ABC Mia Wasikowska es Alicia en la recreación de Tim Burton a partir del universo de Lewis Carroll
F. M. B.
MADRID. El viernes 5 de marzo llega a las salas de medio mundo, España incluida, el próximo gran estreno en 3-D estereofónico: «Alicia en el país de las maravillas». Tras las espectaculares cifras de recaudación de «Avatar», que han superado un récord tan antiguo como el de «Titanic», la industria entera se relamía junto al gato de Chesire, pero noticias procedentes del Reino Unido, con escala en Holanda, han despertado todas las alarmas.
En una vuelta de tuerca para apurar los beneficios de sus grandes títulos, Disney ha anunciado su intención de comercializar el DVD de la película tres meses después de su estreno en los cines, que verían reducida su «ventana» de explotación, por lo general de al menos cuatro meses.

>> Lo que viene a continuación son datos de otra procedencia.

===== config.mk =====
export PLATFORM = sky130hd
export DESIGN_NAME = uhp_port
export DESIGN_NICKNAME = d
export VERILOG_FILES = /design/src/uhp_pkg.sv /design/src/uhp_port.sv
export VERILOG_INCLUDE_DIRS = /design/src
export SDC_FILE = /design/constraint.sdc
export NUM_CORES = 1
export LEC_CHECK = 0
export ABC_CLOCK_PERIOD_IN_PS = 2400
export BUFFER_PORTS_ARGS = -buffer_cell sky130_fd_sc_hd__buf_4
export CAP_MARGIN = 25
export CORE_AREA = 2 2 107 88
export DETAILED_ROUTE_END_ITERATION = 16
export DIE_AREA = 0 0 109 90
export GPL_ROUTABILITY_DRIVEN = 0
export PLACE_DENSITY = 0.79
export REMOVE_ABC_BUFFERS = 1
export SLEW_MARGIN = 20
export SYNTH_ARGS = -nofsm -noshare
export SYNTH_HDL_FRONTEND = slang
export SYNTH_SLANG_ARGS = --single-unit

===== constraint.sdc =====
create_clock -name i_clk -period 2.4 [get_ports i_clk]
set_input_delay 0.36 -clock i_clk [delete_from_list [all_inputs] [get_ports i_clk]]
set_output_delay 0.36 -clock i_clk [all_outputs]
set_load 0.05 [all_outputs]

En un pulso entre gigantes, tres grandes cadenas británicas, Cineworld, Odeon y Vue, que controlan más de la mitad de los cines del Reino Unido y, sobre todo, el 90 por ciento de las salas que proyectan en 3-D, ya han anunciado que si la compañía del ratón no cede, sus butacas no contribuirán a engordar sus ingresos. Las cuatro grandes cadenas holandesas, Minerva, Pathé, Wolf y Jogchems, que agrupan al 85 por ciento de los cines, se han unido al boicot, que puede suponer el principio de una reacción en cadena en toda Europa.
Protagonizada por Johnny Depp, Mia Wasikowska, Helena Bonham Carter y Anne Hathaway, «Alicia...» es un ambicioso proyecto de Tim Burton, quien lleva a su terreno el particular universo de Lewis Carroll. El reverendo y profesor de matemáticas británico oculto bajo aquel pseudónimo no llegó a ver la primera adaptación de su novela, llevada al cine por primera vez hace más de un siglo, en 1903, aunque Cecil M. Hepworth y Percy Stow sólo se «estiraron» ocho minutos.